┏━━
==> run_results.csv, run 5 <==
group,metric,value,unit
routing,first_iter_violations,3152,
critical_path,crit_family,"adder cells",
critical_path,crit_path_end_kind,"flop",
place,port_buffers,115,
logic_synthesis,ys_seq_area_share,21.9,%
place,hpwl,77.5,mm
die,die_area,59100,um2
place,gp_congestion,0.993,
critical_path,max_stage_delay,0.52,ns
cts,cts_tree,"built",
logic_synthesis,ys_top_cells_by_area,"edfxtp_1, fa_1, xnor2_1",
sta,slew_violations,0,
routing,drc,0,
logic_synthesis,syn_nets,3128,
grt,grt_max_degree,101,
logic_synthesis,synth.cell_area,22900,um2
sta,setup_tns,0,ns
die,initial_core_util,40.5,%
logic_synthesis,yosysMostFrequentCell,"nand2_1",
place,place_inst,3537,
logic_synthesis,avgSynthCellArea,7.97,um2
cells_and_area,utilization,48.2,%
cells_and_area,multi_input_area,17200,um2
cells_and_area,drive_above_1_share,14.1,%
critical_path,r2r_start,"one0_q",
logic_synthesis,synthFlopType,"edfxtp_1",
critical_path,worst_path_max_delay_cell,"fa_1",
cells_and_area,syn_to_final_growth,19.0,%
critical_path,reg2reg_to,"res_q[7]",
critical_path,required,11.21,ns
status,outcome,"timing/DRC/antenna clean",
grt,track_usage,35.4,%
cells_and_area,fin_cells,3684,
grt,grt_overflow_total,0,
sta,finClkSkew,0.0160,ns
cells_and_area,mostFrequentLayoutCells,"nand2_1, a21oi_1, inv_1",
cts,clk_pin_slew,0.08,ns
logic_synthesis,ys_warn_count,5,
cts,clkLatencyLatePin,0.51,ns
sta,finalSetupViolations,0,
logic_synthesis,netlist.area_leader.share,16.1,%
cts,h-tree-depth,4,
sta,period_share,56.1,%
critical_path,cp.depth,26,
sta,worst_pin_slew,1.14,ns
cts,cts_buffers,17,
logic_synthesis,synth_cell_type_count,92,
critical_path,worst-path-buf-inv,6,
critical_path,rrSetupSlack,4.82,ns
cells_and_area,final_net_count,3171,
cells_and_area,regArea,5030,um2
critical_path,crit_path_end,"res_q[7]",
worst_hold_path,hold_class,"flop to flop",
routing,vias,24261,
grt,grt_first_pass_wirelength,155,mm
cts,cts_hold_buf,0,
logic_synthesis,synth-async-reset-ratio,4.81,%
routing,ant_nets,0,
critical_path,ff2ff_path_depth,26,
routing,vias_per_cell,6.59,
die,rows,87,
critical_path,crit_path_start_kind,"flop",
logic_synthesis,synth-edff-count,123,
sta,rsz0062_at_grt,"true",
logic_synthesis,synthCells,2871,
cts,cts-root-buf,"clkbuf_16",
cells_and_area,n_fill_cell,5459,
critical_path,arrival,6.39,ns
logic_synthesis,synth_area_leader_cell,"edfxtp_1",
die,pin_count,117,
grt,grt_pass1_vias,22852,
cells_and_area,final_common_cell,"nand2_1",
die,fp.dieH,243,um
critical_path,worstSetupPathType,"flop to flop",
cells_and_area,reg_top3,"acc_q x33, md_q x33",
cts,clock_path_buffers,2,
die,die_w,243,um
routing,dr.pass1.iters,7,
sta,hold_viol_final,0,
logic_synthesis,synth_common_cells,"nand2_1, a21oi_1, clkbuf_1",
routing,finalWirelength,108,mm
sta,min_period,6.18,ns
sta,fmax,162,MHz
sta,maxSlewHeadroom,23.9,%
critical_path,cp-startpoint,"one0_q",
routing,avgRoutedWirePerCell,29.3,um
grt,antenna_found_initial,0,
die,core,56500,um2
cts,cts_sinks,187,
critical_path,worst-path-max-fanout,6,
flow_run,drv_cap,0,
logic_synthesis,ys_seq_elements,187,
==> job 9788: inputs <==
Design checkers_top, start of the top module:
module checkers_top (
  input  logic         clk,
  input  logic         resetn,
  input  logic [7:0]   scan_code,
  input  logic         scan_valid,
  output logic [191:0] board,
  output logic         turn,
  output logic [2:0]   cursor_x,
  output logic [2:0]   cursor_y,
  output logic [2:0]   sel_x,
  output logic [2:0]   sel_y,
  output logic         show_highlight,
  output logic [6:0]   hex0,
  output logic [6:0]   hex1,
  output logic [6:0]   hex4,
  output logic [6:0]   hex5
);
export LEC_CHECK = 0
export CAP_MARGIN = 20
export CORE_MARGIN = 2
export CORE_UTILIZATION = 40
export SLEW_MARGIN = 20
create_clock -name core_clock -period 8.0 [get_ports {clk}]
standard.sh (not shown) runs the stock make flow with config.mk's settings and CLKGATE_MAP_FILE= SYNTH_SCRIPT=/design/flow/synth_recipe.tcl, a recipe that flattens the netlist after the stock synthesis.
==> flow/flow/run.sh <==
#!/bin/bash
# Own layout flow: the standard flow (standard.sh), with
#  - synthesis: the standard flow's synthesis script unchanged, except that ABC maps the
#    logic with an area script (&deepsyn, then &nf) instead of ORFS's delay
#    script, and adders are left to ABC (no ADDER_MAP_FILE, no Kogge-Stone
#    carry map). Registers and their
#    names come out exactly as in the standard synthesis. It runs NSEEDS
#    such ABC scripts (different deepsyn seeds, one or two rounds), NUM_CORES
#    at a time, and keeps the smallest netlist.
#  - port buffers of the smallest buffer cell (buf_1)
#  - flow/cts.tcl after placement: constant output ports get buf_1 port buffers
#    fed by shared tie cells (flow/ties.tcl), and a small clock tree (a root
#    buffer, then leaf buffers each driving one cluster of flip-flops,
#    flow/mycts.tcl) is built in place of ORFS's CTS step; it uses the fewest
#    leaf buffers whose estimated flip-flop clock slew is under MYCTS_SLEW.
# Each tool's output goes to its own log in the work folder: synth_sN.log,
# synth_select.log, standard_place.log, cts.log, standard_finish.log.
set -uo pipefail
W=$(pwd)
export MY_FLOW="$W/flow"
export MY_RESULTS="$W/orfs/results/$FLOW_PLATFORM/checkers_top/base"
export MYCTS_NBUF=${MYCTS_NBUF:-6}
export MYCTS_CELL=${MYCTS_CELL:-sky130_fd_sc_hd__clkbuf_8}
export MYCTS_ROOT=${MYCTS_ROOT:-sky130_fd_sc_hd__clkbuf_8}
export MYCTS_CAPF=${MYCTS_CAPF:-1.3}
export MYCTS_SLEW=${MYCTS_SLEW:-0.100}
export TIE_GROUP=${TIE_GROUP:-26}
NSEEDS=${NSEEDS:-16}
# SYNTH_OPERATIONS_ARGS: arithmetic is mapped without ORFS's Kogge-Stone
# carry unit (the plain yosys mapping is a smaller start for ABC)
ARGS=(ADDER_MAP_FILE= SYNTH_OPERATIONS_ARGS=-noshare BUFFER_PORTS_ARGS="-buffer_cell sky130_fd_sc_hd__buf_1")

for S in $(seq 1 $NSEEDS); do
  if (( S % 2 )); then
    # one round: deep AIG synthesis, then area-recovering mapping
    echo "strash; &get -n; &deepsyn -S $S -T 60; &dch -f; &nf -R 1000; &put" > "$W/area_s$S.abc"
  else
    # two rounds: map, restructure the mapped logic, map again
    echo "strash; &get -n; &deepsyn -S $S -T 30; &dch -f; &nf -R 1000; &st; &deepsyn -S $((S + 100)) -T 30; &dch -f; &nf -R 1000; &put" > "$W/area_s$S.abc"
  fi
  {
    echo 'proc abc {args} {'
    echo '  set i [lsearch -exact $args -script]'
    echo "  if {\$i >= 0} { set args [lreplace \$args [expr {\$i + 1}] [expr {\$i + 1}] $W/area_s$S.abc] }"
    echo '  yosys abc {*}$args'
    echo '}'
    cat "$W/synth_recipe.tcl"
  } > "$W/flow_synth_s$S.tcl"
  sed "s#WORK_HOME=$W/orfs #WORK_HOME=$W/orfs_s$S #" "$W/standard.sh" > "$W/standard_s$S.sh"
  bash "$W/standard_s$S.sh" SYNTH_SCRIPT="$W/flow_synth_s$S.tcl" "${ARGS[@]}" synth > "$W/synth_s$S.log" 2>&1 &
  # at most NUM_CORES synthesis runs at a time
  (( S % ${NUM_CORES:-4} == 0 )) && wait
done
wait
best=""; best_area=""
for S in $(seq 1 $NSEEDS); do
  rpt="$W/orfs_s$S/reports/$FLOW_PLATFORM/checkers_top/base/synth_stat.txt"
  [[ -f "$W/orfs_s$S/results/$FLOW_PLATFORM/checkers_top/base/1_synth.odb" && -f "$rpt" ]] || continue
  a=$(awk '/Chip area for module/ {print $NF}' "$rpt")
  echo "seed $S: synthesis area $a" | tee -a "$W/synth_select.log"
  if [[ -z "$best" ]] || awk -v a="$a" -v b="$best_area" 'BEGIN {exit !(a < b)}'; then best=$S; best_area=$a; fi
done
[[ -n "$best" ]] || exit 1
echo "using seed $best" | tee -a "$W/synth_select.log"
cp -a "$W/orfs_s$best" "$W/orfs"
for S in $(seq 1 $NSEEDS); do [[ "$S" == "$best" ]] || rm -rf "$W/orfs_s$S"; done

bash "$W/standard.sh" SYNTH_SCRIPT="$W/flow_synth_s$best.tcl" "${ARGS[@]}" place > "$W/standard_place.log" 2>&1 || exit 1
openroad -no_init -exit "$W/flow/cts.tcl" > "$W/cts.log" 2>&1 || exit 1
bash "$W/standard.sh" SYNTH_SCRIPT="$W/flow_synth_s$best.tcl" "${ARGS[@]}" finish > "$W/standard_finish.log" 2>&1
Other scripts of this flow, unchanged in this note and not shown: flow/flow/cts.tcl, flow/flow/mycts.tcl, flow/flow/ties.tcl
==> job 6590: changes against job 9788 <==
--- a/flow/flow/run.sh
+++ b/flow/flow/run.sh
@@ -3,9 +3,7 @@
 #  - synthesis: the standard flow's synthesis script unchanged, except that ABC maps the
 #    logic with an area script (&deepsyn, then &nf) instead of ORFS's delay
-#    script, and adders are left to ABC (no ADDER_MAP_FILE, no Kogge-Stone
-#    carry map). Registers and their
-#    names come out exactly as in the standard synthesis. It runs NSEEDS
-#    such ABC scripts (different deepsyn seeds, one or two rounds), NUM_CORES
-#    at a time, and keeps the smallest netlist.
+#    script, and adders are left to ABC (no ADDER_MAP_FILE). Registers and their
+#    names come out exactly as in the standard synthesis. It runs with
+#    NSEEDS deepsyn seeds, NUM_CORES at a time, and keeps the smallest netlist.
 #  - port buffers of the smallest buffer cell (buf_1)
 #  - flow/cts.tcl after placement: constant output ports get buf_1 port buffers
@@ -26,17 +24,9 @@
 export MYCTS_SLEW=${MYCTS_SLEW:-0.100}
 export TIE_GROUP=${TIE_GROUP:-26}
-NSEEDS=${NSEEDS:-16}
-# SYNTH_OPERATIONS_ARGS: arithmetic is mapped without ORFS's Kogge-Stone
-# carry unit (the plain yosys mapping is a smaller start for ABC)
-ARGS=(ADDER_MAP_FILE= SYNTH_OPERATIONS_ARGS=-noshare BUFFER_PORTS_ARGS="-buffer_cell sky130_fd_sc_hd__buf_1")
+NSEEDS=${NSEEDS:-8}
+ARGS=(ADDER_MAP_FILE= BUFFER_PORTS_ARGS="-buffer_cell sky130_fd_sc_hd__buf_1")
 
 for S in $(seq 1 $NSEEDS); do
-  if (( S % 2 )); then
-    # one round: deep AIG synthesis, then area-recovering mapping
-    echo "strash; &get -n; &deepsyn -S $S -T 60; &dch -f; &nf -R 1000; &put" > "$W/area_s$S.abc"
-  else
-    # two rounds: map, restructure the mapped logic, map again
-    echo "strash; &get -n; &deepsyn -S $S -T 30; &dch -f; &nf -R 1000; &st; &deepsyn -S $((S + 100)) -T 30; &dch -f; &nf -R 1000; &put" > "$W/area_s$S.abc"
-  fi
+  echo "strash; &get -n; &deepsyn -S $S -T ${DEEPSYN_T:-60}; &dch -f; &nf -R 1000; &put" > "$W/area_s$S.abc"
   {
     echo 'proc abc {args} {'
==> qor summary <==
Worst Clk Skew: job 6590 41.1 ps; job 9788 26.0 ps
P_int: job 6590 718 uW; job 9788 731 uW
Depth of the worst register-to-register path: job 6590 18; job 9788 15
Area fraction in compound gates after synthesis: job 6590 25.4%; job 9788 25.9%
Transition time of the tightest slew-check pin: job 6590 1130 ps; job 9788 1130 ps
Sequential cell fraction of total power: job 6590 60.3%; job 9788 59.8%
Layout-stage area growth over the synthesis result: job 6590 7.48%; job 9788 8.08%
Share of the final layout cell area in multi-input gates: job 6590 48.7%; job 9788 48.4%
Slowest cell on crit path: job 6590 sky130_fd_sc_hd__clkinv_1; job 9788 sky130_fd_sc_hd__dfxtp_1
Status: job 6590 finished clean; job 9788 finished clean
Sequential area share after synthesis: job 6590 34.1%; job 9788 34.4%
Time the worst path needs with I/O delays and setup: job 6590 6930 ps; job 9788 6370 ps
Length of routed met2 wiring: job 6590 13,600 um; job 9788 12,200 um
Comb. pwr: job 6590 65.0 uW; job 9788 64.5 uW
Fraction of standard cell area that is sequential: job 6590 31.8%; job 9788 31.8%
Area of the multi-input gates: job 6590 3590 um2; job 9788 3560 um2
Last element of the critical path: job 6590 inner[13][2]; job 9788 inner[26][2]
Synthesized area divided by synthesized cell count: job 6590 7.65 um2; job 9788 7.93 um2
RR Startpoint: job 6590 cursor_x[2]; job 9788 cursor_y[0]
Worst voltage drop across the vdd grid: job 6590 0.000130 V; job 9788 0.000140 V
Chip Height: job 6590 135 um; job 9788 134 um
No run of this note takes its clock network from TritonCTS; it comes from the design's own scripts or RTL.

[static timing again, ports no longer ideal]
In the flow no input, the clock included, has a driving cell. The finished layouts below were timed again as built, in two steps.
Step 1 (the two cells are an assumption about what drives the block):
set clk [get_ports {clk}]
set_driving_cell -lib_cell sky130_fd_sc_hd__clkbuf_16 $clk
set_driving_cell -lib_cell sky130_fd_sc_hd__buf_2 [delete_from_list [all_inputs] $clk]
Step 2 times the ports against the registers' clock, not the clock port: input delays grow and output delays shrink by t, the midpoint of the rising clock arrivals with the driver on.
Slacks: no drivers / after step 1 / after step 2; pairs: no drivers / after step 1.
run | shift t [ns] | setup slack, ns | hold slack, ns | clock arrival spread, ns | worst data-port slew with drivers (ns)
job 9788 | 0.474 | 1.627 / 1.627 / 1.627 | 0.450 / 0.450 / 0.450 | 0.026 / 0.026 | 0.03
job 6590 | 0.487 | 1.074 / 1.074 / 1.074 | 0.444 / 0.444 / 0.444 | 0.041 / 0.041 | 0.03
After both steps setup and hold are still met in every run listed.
Source: an optimization exercise on an open RTL-to-GDS flow (aim: small area, a short achievable clock period and few clock cycles per item). Production flows keep margins and buffers that such runs may drop. RTL that was checked went through simulation tests only; none was proved equivalent to the original. Power is estimated from default activity; no workload was simulated.

## ex_stage
module ex_stage
#(
  parameter int unsigned WIDTH = 32
) (
  input  logic             clk,
  input  logic             rst,
  input  logic             in_valid,
  output logic             in_ready,
  input  logic [3:0]       operation,
  input  logic [WIDTH-1:0] op_a,
  input  logic [WIDTH-1:0] op_b,
  input  logic [4:0]       shamt,
  input  logic [4:0]       rd,
  input  logic             reg_write,
  input  logic             stall_in,
  input  logic             flush,
  output logic             out_valid,
  output logic [WIDTH-1:0] result,
  output logic             zero,
  output logic [4:0]       out_rd,
  output logic             out_reg_write,
  output logic             busy
);
Size: roughly 2400 cells after synthesis, ~160 flip-flops, about 130 I/O pins, about 20000 µm² of cells after synthesis.
Settings: LEC_CHECK=0, ABC_AREA=1, CAP_MARGIN=20, CORE_MARGIN=2, CORE_UTILIZATION=40, CTS_BUF_LIST=sky130_fd_sc_hd__clkbuf_8, SETUP_SLACK_MARGIN=5, SLEW_MARGIN=20, SYNTH_HIERARCHICAL=1; clock period 10.0 ns.
standard.sh (not shown) runs the stock make flow with config.mk's settings and CLKGATE_MAP_FILE= SYNTH_SCRIPT=/design/flow/synth_recipe.tcl, a recipe that flattens the netlist after the stock synthesis.
==> flow/flow/run.sh <==
#!/bin/bash
# The standard layout; the port buffers use the smallest buffer cell
# (every input and output port still gets its own buffer).
set -euo pipefail
bash standard.sh "BUFFER_PORTS_ARGS=-buffer_cell sky130_fd_sc_hd__buf_1" finish > flow_make.log 2>&1
Edit:
--- a/flow/design.v
+++ b/flow/design.v
@@ -671,39 +671,50 @@
         sg[l+1][j] = sg[l][2*j+1] | (sp[l][2*j+1] & sg[l][2*j]);
         sp[l+1][j] = sp[l][2*j+1] & sp[l][2*j];
       end
     end
     lt = ap[31] ? ~sg[5][0] : a0_q[31];
   end
-  logic [31:0] p1_q, g1_q;
-  logic s_tree, s_srl, s_ap, s_addsub, s_ag, s_or, s_nor, s_slt, s_hold;
-  assign s_hold   = ~ld1_s;
-  assign s_tree   = ld1_s & ((op0_q == OP_MUL) | (op0_q == OP_SLL));
-  assign s_srl    = ld1_s & (op0_q == OP_SRL);
-  assign s_addsub = ld1_s & ((op0_q == OP_ADD) | (op0_q == OP_SUB));
-  assign s_ap     = s_addsub | (ld1_s & (op0_q == OP_XOR));
-  assign s_ag     = ld1_s & (op0_q == OP_AND);
-  assign s_or     = ld1_s & (op0_q == OP_OR);
-  assign s_nor    = ld1_s & (op0_q == OP_NOR);
-  assign s_slt    = ld1_s & (op0_q == OP_SLT);
-  logic [31:0] p_nx, g_nx;
+  logic [31:0] p_d, g_d;
   logic        c_d;
-  assign p_nx = ({32{s_tree}} & hp) | ({32{s_srl}} & hp_rev) | ({32{s_ap}} & ap) |
-                ({32{s_ag}} & ag) | ({32{s_or}} & (ap | ag)) | ({32{s_nor}} & ~(ap | ag)) |
-                {31'd0, s_slt & lt} | ({32{s_hold}} & p1_q);
-  assign g_nx = ({32{s_tree}} & hg) | ({32{s_addsub}} & ag) | ({32{s_hold}} & g1_q);
-  assign c_d  = ((op0_q == OP_MUL) & bneg[0]) | (op0_q == OP_SUB);
+  always_comb begin
+    p_d = 32'd0;
+    g_d = 32'd0;
+    c_d = 1'b0;
+    case (op0_q)
+      OP_MUL, OP_SLL: begin
+        p_d = hp;
+        g_d = hg;
+        c_d = (op0_q == OP_MUL) & bneg[0];
+      end
+      OP_SRL:  p_d = hp_rev;
+      OP_ADD: begin
+        p_d = ap;
+        g_d = ag;
+      end
+      OP_SUB: begin
+        p_d = ap;
+        g_d = ag;
+        c_d = 1'b1;
+      end
+      OP_SLT:  p_d = {31'd0, lt};
+      OP_AND:  p_d = ag;
+      OP_OR:   p_d = ap | ag;
+      OP_XOR:  p_d = ap;
+      OP_NOR:  p_d = ~(ap | ag);
+      default: ;
+    endcase
+  end
+  logic [31:0] p1_q, g1_q;
   logic        c1_q;
   logic [4:0]  rd1_q;
   logic        rw1_q;
   always_ff @(posedge clk) begin
-    p1_q <= p_nx;
-    g1_q <= g_nx;
-  end
-  always_ff @(posedge clk) begin
     if (ld1_s) begin
+      p1_q  <= p_d;
+      g1_q  <= g_d;
       c1_q  <= c_d;
       rd1_q <= rd0_q;
       rw1_q <= rw0_q;
     end
   end
   logic [31:0] hg0, hpp0, hgk [0:4], hpk [0:4];
What happened:
- clock power decreases by roughly a tenth
- design area grows slightly
- die area barely changes
- fmax falls slightly
- routed wire length barely changes
- synthesized cell count went down by a few percent
- worst hold slack gets better by 0.0086 ns
- total power goes down slightly
- first-iteration DRC count decreases by about a fifth
- combinational power shrinks by a few percent
Testbench counts after the change, summed over its fixed seeds: cycles 13,329, items 12,000.
Function not checked in the first run of this note: the RTL went through the layout flow alone.

==> afterwards: timing with drivers on the ports <==
How much do the figures lean on ideal ports? The routed layouts below were timed once more, with nothing changed but the port constraints.
Step 1 (the two cells are an assumption about what drives the block):
set clk [get_ports {clk}]
set_driving_cell -lib_cell sky130_fd_sc_hd__clkbuf_16 $clk
set_driving_cell -lib_cell sky130_fd_sc_hd__buf_2 [delete_from_list [all_inputs] $clk]
Step 2, shift: input delay + t, output delay - t, t = (earliest + latest rising clock arrival at the registers) / 2. This alone moves slack from input paths to output paths.
Three values: ideal, step 1, step 2; two values: the first two.
run	t (ns)	slack for setup (ns)	worst hold slack (ns)	worst setup path at the end
the first run	0.530	5.006 / 5.006 / 4.733	0.421 / 0.421 / 0.421	input to register
the second run	0.554	4.982 / 4.982 / 4.710	0.429 / 0.429 / 0.429	input to register
After both steps every run listed still meets setup and hold. For the first run, which loses most, drivers alone change the setup slack by 0.000 ns; drivers and shift together by -0.273 ns.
┗━━
Go line by line through the entries above and tally those that hold the word "exit"; give the tally alone.

4